La défense et la promotion de la langue catalane est-elle nécessairement liée au nationalisme ou existe-t-elle sans lui ? La langue a-t-elle une place particulière dans le discours politique en faveur de l’indépendance ou les deux questions sont-elles distinctes ?
Le catalan est objectivement la langue d’une communauté linguistique riche qui revendique un statut politique et administratif spécifique au sein de l’Espagne des Autonomies, mais à la hauteur de son apport à la richesse de l’État espagnol. Pour les souverainistes, effectivement, c’est bien la langue catalane qui demeure le cœur de leur vision de la Catalogne et de leur projet politique.
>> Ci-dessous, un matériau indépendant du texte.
## src/verilog/stls_pkg.sv

```systemverilog
package stls_pkg;
   // limits are whole percent of rated torque
   localparam int               LIM_W          = 10;
   localparam logic [LIM_W-1:0] LIM_RANGE_MAX  = 10'h12c;
   localparam logic [LIM_W-1:0] LIM_DEFAULT    = 10'h12c;
   localparam int               AIN_W          = 16;
   localparam int               TC_W           = 4;
   localparam int               FILT_FRAC      = 8;
   localparam int               SCALE_SHIFT    = 10;
   localparam logic [15:0]      SCALE_DEFAULT  = 16'h001e;
   localparam logic [2:0]       SEL_DEFAULT    = 3'h1;
   localparam int               NUM_PINS       = 10;
   localparam int               PIN_IDX_W      = 4;

   // apb register byte offsets
   localparam int               ADDR_W         = 8;
   localparam logic [ADDR_W-1:0] OFS_SELECT     = 8'h00;
   localparam logic [ADDR_W-1:0] OFS_FIRST      = 8'h04;
   localparam logic [ADDR_W-1:0] OFS_SECOND     = 8'h08;
   localparam logic [ADDR_W-1:0] OFS_RATE12     = 8'h0c;
   localparam logic [ADDR_W-1:0] OFS_RATE21     = 8'h10;
   localparam logic [ADDR_W-1:0] OFS_FWD_EXT    = 8'h14;
   localparam logic [ADDR_W-1:0] OFS_REV_EXT    = 8'h18;
   localparam logic [ADDR_W-1:0] OFS_SCALE      = 8'h1c;
   localparam logic [ADDR_W-1:0] OFS_AIN2_OFS   = 8'h20;
   localparam logic [ADDR_W-1:0] OFS_AIN2_TC    = 8'h24;
   localparam logic [ADDR_W-1:0] OFS_AIN3_OFS   = 8'h28;
   localparam logic [ADDR_W-1:0] OFS_AIN3_TC    = 8'h2c;
   localparam logic [ADDR_W-1:0] OFS_PAIR_MAX   = 8'h30;
   localparam logic [ADDR_W-1:0] OFS_SW_MAP     = 8'h34;
   localparam logic [ADDR_W-1:0] OFS_STATUS     = 8'h38;

   // field positions
   localparam int MAP_INV_BIT    = 4;
   localparam int MAP_EN_BIT     = 5;
   localparam int STAT_REV_LSB   = 16;
   localparam int STAT_BUSY_BIT  = 26;
   localparam int STAT_SW_BIT    = 27;
   localparam int STAT_ACT_BIT   = 28;

   // selection settings
   localparam logic [2:0] SEL_ANALOG_BIPOLAR  = 3'h0;
   localparam logic [2:0] SEL_FIRST_BOTH      = 3'h1;
   localparam logic [2:0] SEL_FIRST_SECOND    = 3'h2;
   localparam logic [2:0] SEL_SWITCHED        = 3'h3;
   localparam logic [2:0] SEL_ANALOG_UNIPOLAR = 3'h4;
   localparam logic [2:0] SEL_ANALOG_FWD_BOTH = 3'h5;
   localparam logic [2:0] SEL_SWITCH_EXT      = 3'h6;

   // control modes
   localparam logic [1:0] CTRL_POSITION     = 2'h0;
   localparam logic [1:0] CTRL_SPEED        = 2'h1;
   localparam logic [1:0] CTRL_TORQUE       = 2'h2;
   localparam logic [1:0] CTRL_FULLY_CLOSED = 2'h3;

   // timing
   localparam int CLK_PERIOD_NS      = 25;
   localparam int RAMP_TICK_NS       = 1000000;
   localparam int RAMP_TICK_CYCLES   = RAMP_TICK_NS / CLK_PERIOD_NS;
   localparam int FILTER_TICK_NS     = 10000;
   localparam int FILTER_TICK_CYCLES = FILTER_TICK_NS / CLK_PERIOD_NS;

   typedef struct packed {
      logic [LIM_W-1:0] fwd;
      logic [LIM_W-1:0] rev;
   } stls_limits_t;

   typedef enum logic {
      RAMP_IDLE = 1'b0,
      RAMP_RUN  = 1'b1
   } stls_ramp_state_t;
endpackage : stls_pkg

```

## src/verilog/stls_lag_filter.sv

```systemverilog
`timescale 1ns/1ps
module stls_lag_filter (
   input  wire logic                               pclk,
   input  wire logic                               presetn,
   input  wire logic                               tick,
   input  wire logic signed [stls_pkg::AIN_W-1:0]  sample,
   input  wire logic signed [stls_pkg::AIN_W-1:0]  offset,
   input  wire logic        [stls_pkg::TC_W-1:0]   tc,
   output logic signed      [stls_pkg::AIN_W-1:0]  filtered
);
   import stls_pkg::*;
   localparam int ACC_W = AIN_W + FILT_FRAC;

   logic signed [AIN_W:0]   diff;
   logic signed [AIN_W-1:0] adj;
   logic signed [ACC_W-1:0] acc;
   logic signed [ACC_W:0]   err;
   logic signed [ACC_W:0]   step;
   logic signed [ACC_W:0]   sum;

   // offset removal, saturated so a large offset cannot wrap
   always_comb begin
      diff = {sample[AIN_W-1], sample} - {offset[AIN_W-1], offset};
      if (diff[AIN_W] != diff[AIN_W-1]) begin
         adj = diff[AIN_W] ? {1'b1, {(AIN_W-1){1'b0}}} : {1'b0, {(AIN_W-1){1'b1}}};
      end else begin
         adj = diff[AIN_W-1:0];
      end
   end

   // shift-based lag keeps it multiplier free; the time constant is two to the power tc
   always_comb begin
      err  = {adj[AIN_W-1], adj, {FILT_FRAC{1'b0}}} - {acc[ACC_W-1], acc};
      step = err >>> tc;
      sum  = {acc[ACC_W-1], acc} + step;
   end

   always_ff @(posedge pclk or negedge presetn) begin
      if (!presetn) begin
         acc <= '0;
      end else if (tick) begin
         acc <= sum[ACC_W-1:0];
      end
   end

   assign filtered = acc[ACC_W-1 -: AIN_W];
endmodule : stls_lag_filter

```

## src/verilog/stls_top.sv

```systemverilog
// Operation
// mode 0: analog fwd positive, rev negative
// mode 1: first stored limit both ways
// mode 2: first forward, second reverse
// mode 3: switch picks first or second
// mode 4: both analog inputs, positive span
// mode 5: forward analog input limits both
// mode 6: stored pair or external pair
// torque control must select first limit; not enforced here, left to the host
// feed-forward limit only speed, modes 1-3
// ramping only in mode 3
// first to second uses first rate
// second to first uses second rate
// ramp direction follows limit magnitudes
// rewriting stored limit skips ramp
// limits 0 to 300, default 300
// pairing cap replaces 300 maximum
// analog voltage times scale gives limit
// analog inputs offset then lag filtered
// network supplies external limits
// switch input mapped to pin, polarity
// every source clamped to pairing cap
//
// Decided for this implementation: the APB register port and the register offsets.
`timescale 1ns/1ps
module stls_top #(
   parameter int RAMP_TICK_CYCLES = stls_pkg::RAMP_TICK_CYCLES
) (
   input  wire logic                                pclk,
   input  wire logic                                presetn,
   input  wire logic        [stls_pkg::ADDR_W-1:0]  paddr,
   input  wire logic                                psel,
   input  wire logic                                penable,
   input  wire logic                                pwrite,
   input  wire logic        [31:0]                  pwdata,
   output logic             [31:0]                  prdata,
   output logic                                     pready,
   output logic                                     pslverr,
   input  wire logic signed [stls_pkg::AIN_W-1:0]   forward_analog_limit_input,
   input  wire logic signed [stls_pkg::AIN_W-1:0]   reverse_analog_limit_input,
   input  wire logic        [stls_pkg::NUM_PINS-1:0] control_pins,
   input  wire logic        [1:0]                   control_mode,
   input  wire logic                                torque_ff_select,
   output stls_pkg::stls_limits_t                   limits,
   output logic                                     limit_enforced
);
   import stls_pkg::*;
   localparam int TICK_W = $clog2(RAMP_TICK_CYCLES);
   localparam int FTICK_W = $clog2(FILTER_TICK_CYCLES);

   logic             [2:0]        limit_source_select;
   logic             [LIM_W-1:0]  first_stored_limit;
   logic             [LIM_W-1:0]  second_stored_limit;
   logic             [LIM_W-1:0]  rate_first_to_second;
   logic             [LIM_W-1:0]  rate_second_to_first;
   logic             [LIM_W-1:0]  forward_external_limit;
   logic             [LIM_W-1:0]  reverse_external_limit;
   logic             [15:0]       analog_limit_scale;
   logic signed      [AIN_W-1:0]  ain2_offset;
   logic             [TC_W-1:0]   ain2_filter_time_constant;
   logic signed      [AIN_W-1:0]  ain3_offset;
   logic             [TC_W-1:0]   ain3_filter_time_constant;
   logic             [LIM_W-1:0]  pairing_max_limit;
   logic             [5:0]        switch_map;
   logic signed      [AIN_W-1:0]  fwd_ain_meta, fwd_ain_s;
   logic signed      [AIN_W-1:0]  rev_ain_meta, rev_ain_s;
   logic             [NUM_PINS-1:0] pins_meta, pins_s;
   logic signed      [AIN_W-1:0]  ain2_filt, ain3_filt;
   logic             [FTICK_W-1:0] ftick_cnt;
   logic                          ftick;
   logic             [TICK_W-1:0] rtick_cnt;
   logic                          rtick;
   logic                          wr_en, rd_setup, addr_ok;
   logic             [31:0]       read_word;
   logic                          snap_pending;
   logic                          limit_switch_input;
   logic             [LIM_W-1:0]  cap, first_c, second_c, target, rate;
   logic             [LIM_W-1:0]  ramp_val;
   stls_ramp_state_t              ramp_state;
   logic             [LIM_W-1:0]  ana_fwd_pos, ana_rev_pos, ana_rev_neg;
   stls_limits_t                  next_limits;
   logic                          next_enforced;

   // analog samples and pins come from outside, two flops each
   always_ff @(posedge pclk or negedge presetn) begin
      if (!presetn) begin
         fwd_ain_meta <= '0;
         fwd_ain_s    <= '0;
         rev_ain_meta <= '0;
         rev_ain_s    <= '0;
         pins_meta    <= '0;
         pins_s       <= '0;
      end else begin
         fwd_ain_meta <= forward_analog_limit_input;
         fwd_ain_s    <= fwd_ain_meta;
         rev_ain_meta <= reverse_analog_limit_input;
         rev_ain_s    <= rev_ain_meta;
         pins_meta    <= control_pins;
         pins_s       <= pins_meta;
      end
   end

   // apb decode; zero wait states
   assign pready   = psel & penable;
   assign wr_en    = psel & penable & pwrite;
   assign rd_setup = psel & ~penable;

   always_comb begin
      read_word = '0;
      addr_ok   = 1'b1;
      case (paddr)
         OFS_SELECT:   read_word[2:0]        = limit_source_select;
         OFS_FIRST:    read_word[LIM_W-1:0]  = first_stored_limit;
         OFS_SECOND:   read_word[LIM_W-1:0]  = second_stored_limit;
         OFS_RATE12:   read_word[LIM_W-1:0]  = rate_first_to_second;
         OFS_RATE21:   read_word[LIM_W-1:0]  = rate_second_to_first;
         OFS_FWD_EXT:  read_word[LIM_W-1:0]  = forward_external_limit;
         OFS_REV_EXT:  read_word[LIM_W-1:0]  = reverse_external_limit;
         OFS_SCALE:    read_word[15:0]       = analog_limit_scale;
         OFS_AIN2_OFS: read_word[AIN_W-1:0]  = ain2_offset;
         OFS_AIN2_TC:  read_word[TC_W-1:0]   = ain2_filter_time_constant;
         OFS_AIN3_OFS: read_word[AIN_W-1:0]  = ain3_offset;
         OFS_AIN3_TC:  read_word[TC_W-1:0]   = ain3_filter_time_constant;
         OFS_PAIR_MAX: read_word[LIM_W-1:0]  = pairing_max_limit;
         OFS_SW_MAP:   read_word[5:0]        = switch_map;
         OFS_STATUS: begin
            read_word[LIM_W-1:0]                  = limits.fwd;
            read_word[STAT_REV_LSB +: LIM_W]      = limits.rev;
            read_word[STAT_BUSY_BIT]              = ramp_state == RAMP_RUN;
            read_word[STAT_SW_BIT]                = limit_switch_input;
            read_word[STAT_ACT_BIT]               = limit_enforced;
         end
         default: addr_ok = 1'b0;
      endcase
   end

   // read data and error are captured in setup so they stand in access
   always_ff @(posedge pclk or negedge presetn) begin
      if (!presetn) begin
         prdata  <= '0;
         pslverr <= 1'b0;
      end else if (rd_setup) begin
         prdata  <= pwrite ? 32'h0000_0000 : read_word;
         pslverr <= ~addr_ok | (pwrite & (paddr == OFS_STATUS));
      end
   end

   // configuration writes; stored limits saturate at the range top
   always_ff @(posedge pclk or negedge presetn) begin
      if (!presetn) begin
         limit_source_select       <= SEL_DEFAULT;
         first_stored_limit        <= LIM_DEFAULT;
         second_stored_limit       <= LIM_DEFAULT;
         rate_first_to_second      <= '0;
         rate_second_to_first      <= '0;
         forward_external_limit    <= LIM_DEFAULT;
         reverse_external_limit    <= LIM_DEFAULT;
         analog_limit_scale        <= SCALE_DEFAULT;
         ain2_offset               <= '0;
         ain2_filter_time_constant <= '0;
         ain3_offset               <= '0;
         ain3_filter_time_constant <= '0;
         pairing_max_limit         <= LIM_RANGE_MAX;
         switch_map                <= '0;
      end else if (wr_en) begin
         case (paddr)
            OFS_SELECT:   limit_source_select       <= pwdata[2:0];
            OFS_FIRST:    first_stored_limit        <= sat_lim(pwdata);
            OFS_SECOND:   second_stored_limit       <= sat_lim(pwdata);
            OFS_RATE12:   rate_first_to_second      <= sat_lim(pwdata);
            OFS_RATE21:   rate_second_to_first      <= sat_lim(pwdata);
            OFS_FWD_EXT:  forward_external_limit    <= sat_lim(pwdata);
            OFS_REV_EXT:  reverse_external_limit    <= sat_lim(pwdata);
            OFS_SCALE:    analog_limit_scale        <= pwdata[15:0];
            OFS_AIN2_OFS: ain2_offset               <= pwdata[AIN_W-1:0];
            OFS_AIN2_TC:  ain2_filter_time_constant <= pwdata[TC_W-1:0];
            OFS_AIN3_OFS: ain3_offset               <= pwdata[AIN_W-1:0];
            OFS_AIN3_TC:  ain3_filter_time_constant <= pwdata[TC_W-1:0];
            OFS_PAIR_MAX: pairing_max_limit         <= sat_lim(pwdata);
            OFS_SW_MAP:   switch_map                <= pwdata[5:0];
            default: ;
         endcase
      end
   end

   // a stored-limit rewrite makes the ramp jump one cycle later
   always_ff @(posedge pclk or negedge presetn) begin
      if (!presetn) begin
         snap_pending <= 1'b0;
      end else begin
         snap_pending <= wr_en & ((paddr == OFS_FIRST) | (paddr == OFS_SECOND));
      end
   end

   function automatic logic [LIM_W-1:0] sat_lim(input logic [31:0] v);
      sat_lim = (v > 32'(LIM_RANGE_MAX)) ? LIM_RANGE_MAX : v[LIM_W-1:0];
   endfunction : sat_lim

   function automatic logic [LIM_W-1:0] clamp(input logic [LIM_W-1:0] v,
                                              input logic [LIM_W-1:0] c);
      clamp = (v > c) ? c : v;
   endfunction : clamp

   // voltage magnitude times gain, capped so wide products cannot wrap
   function automatic logic [LIM_W-1:0] to_limit(input logic [AIN_W-1:0] mag,
                                                 input logic [15:0]      gain,
                                                 input logic [LIM_W-1:0] c);
      logic [31:0] prod;
      prod     = 32'(mag) * 32'(gain);
      prod     = prod >> SCALE_SHIFT;
      to_limit = (prod > 32'(c)) ? c : prod[LIM_W-1:0];
   endfunction : to_limit

   // switch input: any pin, optional inversion for break contacts
   always_comb begin
      limit_switch_input = 1'b0;
      if (switch_map[MAP_EN_BIT] && (switch_map[PIN_IDX_W-1:0] < PIN_IDX_W'(NUM_PINS))) begin
         limit_switch_input = pins_s[switch_map[PIN_IDX_W-1:0]] ^ switch_map[MAP_INV_BIT];
      end
   end

   // filter sample tick
   always_ff @(posedge pclk or negedge presetn) begin
      if (!presetn) begin
         ftick_cnt <= '0;
         ftick     <= 1'b0;
      end else begin
         ftick     <= ftick_cnt == FTICK_W'(FILTER_TICK_CYCLES - 1);
         ftick_cnt <= (ftick_cnt == FTICK_W'(FILTER_TICK_CYCLES - 1)) ? '0 : ftick_cnt + 1'b1;
      end
   end

   // forward input is analog input 2, reverse is analog input 3
   stls_lag_filter u_ain2 (
      .pclk     (pclk),
      .presetn  (presetn),
      .tick     (ftick),
      .sample   (fwd_ain_s),
      .offset   (ain2_offset),
      .tc       (ain2_filter_time_constant),
      .filtered (ain2_filt)
   );

   stls_lag_filter u_ain3 (
      .pclk     (pclk),
      .presetn  (presetn),
      .tick     (ftick),
      .sample   (rev_ain_s),
      .offset   (ain3_offset),
      .tc       (ain3_filter_time_constant),
      .filtered (ain3_filt)
   );

   // cap and clamped sources; the pairing cap never exceeds 300
   always_comb begin
      cap      = clamp(pairing_max_limit, LIM_RANGE_MAX);
      first_c  = clamp(first_stored_limit, cap);
      second_c = clamp(second_stored_limit, cap);
      target   = limit_switch_input ? second_c : first_c;
      rate     = limit_switch_input ? rate_first_to_second
                                    : rate_second_to_first;
      ana_fwd_pos = to_limit(ain2_filt[AIN_W-1] ? '0 : ain2_filt,
                             analog_limit_scale, cap);
      ana_rev_pos = to_limit(ain3_filt[AIN_W-1] ? '0 : ain3_filt,
                             analog_limit_scale, cap);
      ana_rev_neg = to_limit(ain3_filt[AIN_W-1] ? AIN_W'(-ain3_filt) : '0,
                             analog_limit_scale, cap);
   end

   // ramp tick
   always_ff @(posedge pclk or negedge presetn) begin
      if (!presetn) begin
         rtick_cnt <= '0;
         rtick     <= 1'b0;
      end else begin
         rtick     <= rtick_cnt == TICK_W'(RAMP_TICK_CYCLES - 1);
         rtick_cnt <= (rtick_cnt == TICK_W'(RAMP_TICK_CYCLES - 1)) ? '0 : rtick_cnt + 1'b1;
      end
   end

   // ramp follows target; rate zero means one jump to target at the next ramp tick
   always_ff @(posedge pclk or negedge presetn) begin
      if (!presetn) begin
         ramp_val   <= LIM_DEFAULT;
         ramp_state <= RAMP_IDLE;
      end else if (limit_source_select != SEL_SWITCHED || snap_pending) begin
         ramp_val   <= target;
         ramp_state <= RAMP_IDLE;
      end else begin
         case (ramp_state)
            RAMP_IDLE: begin
               if (ramp_val != target) begin
                  ramp_state <= RAMP_RUN;
               end
            end
            RAMP_RUN: begin
               if (ramp_val == target) begin
                  ramp_state <= RAMP_IDLE;
               end else if (rtick) begin
                  if (rate == '0) begin
                     ramp_val <= target;
                  end else if (ramp_val < target) begin
                     ramp_val <= (target - ramp_val <= rate) ? target : ramp_val + rate;
                  end else begin
                     ramp_val <= (ramp_val - target <= rate) ? target : ramp_val - rate;
                  end
               end
            end
            default: ramp_state <= RAMP_IDLE;
         endcase
      end
   end

   // source selection per setting; unknown settings fall back to first
   always_comb begin
      next_limits = '{fwd: first_c, rev: first_c};
      case (limit_source_select)
         SEL_ANALOG_BIPOLAR:  next_limits = '{fwd: ana_fwd_pos, rev: ana_rev_neg};
         SEL_FIRST_BOTH:      next_limits = '{fwd: first_c, rev: first_c};
         SEL_FIRST_SECOND:    next_limits = '{fwd: first_c, rev: second_c};
         SEL_SWITCHED: begin
            next_limits.fwd = clamp(ramp_val, cap);
            next_limits.rev = clamp(ramp_val, cap);
         end
         SEL_ANALOG_UNIPOLAR: next_limits = '{fwd: ana_fwd_pos, rev: ana_rev_pos};
         SEL_ANALOG_FWD_BOTH: next_limits = '{fwd: ana_fwd_pos, rev: ana_fwd_pos};
         SEL_SWITCH_EXT: begin
            if (limit_switch_input) begin
               next_limits.fwd = clamp(forward_external_limit, cap);
               next_limits.rev = clamp(reverse_external_limit, cap);
            end else begin
               next_limits = '{fwd: first_c, rev: second_c};
            end
         end
         default: next_limits = '{fwd: first_c, rev: first_c};
      endcase
   end

   // torque control relies on the host selecting the first limit
   always_comb begin
      next_enforced = 1'b1;
      if (torque_ff_select) begin
         next_enforced = (control_mode == CTRL_SPEED) &&
                         (limit_source_select >= SEL_FIRST_BOTH) &&
                         (limit_source_select <= SEL_SWITCHED);
      end
   end

   always_ff @(posedge pclk or negedge presetn) begin
      if (!presetn) begin
         limits         <= '{fwd: LIM_DEFAULT, rev: LIM_DEFAULT};
         limit_enforced <= 1'b1;
      end else begin
         limits         <= next_limits;
         limit_enforced <= next_enforced;
      end
   end
endmodule : stls_top

```

## config.mk

```make
export PLATFORM = sky130hd
export DESIGN_NAME = stls_top
export DESIGN_NICKNAME = d
export VERILOG_FILES = /design/src/verilog/stls_pkg.sv /design/src/verilog/stls_lag_filter.sv /design/src/verilog/stls_top.sv
export SDC_FILE = /design/constraint.sdc
export NUM_CORES = 2
export LEC_CHECK = 0
export BUFFER_PORTS_ARGS = -buffer_cell sky130_fd_sc_hd__buf_2
export CAP_MARGIN = 20
export CELL_PAD_IN_SITES_DETAIL_PLACEMENT = 0
export CELL_PAD_IN_SITES_GLOBAL_PLACEMENT = 1
export CORE_MARGIN = 2
export CORE_UTILIZATION = 28
export DETAILED_ROUTE_END_ITERATION = 10
export PLACE_DENSITY_LB_ADDON = 0.1
export SYNTH_ARGS = -nofsm -noshare
export SYNTH_HDL_FRONTEND = slang
export SYNTH_SLANG_ARGS = --single-unit
export TNS_END_PERCENT = 20
```

## constraint.sdc

```tcl
create_clock -name pclk -period 26.6 [get_ports pclk]
set_clock_uncertainty 0.1 [all_clocks]
set_input_delay 3.99 -clock pclk [delete_from_list [all_inputs] [get_ports pclk]]
set_output_delay 3.99 -clock pclk [all_outputs]
set_load 0.01 [all_outputs]
```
Quel est à ce propos l’état de l’opinion en Catalogne à l’égard de la situation de la langue ?
Lorsque l’État central veut toucher au statut de la « langue propre », en particulier en matière d’enseignement, la communauté linguistique sait retrouver ses vieux réflexes de résistance. C’est dire si le sentiment de loyauté linguistique, pour reprendre l’expression de Weinreich, à l’égard du catalan reste à fleur de peau et si ceux qui l’animent sont prompts à passer à l’offensive dès qu’il est question de toucher à la place de la langue.
La défense et la promotion de la langue catalane est-elle nécessairement liée au nationalisme ou existe-t-elle sans lui ?
D’aucuns prônent l’indépendance comme pour inscrire définitivement le catalan dans le cadre d’un État-Nation. C’est une solution radicale. Ce n’est donc pas nécessairement la seule en soi. En réalité, c’est l’histoire qui va répondre à cette question, car on franchit ici la question strictement linguistique.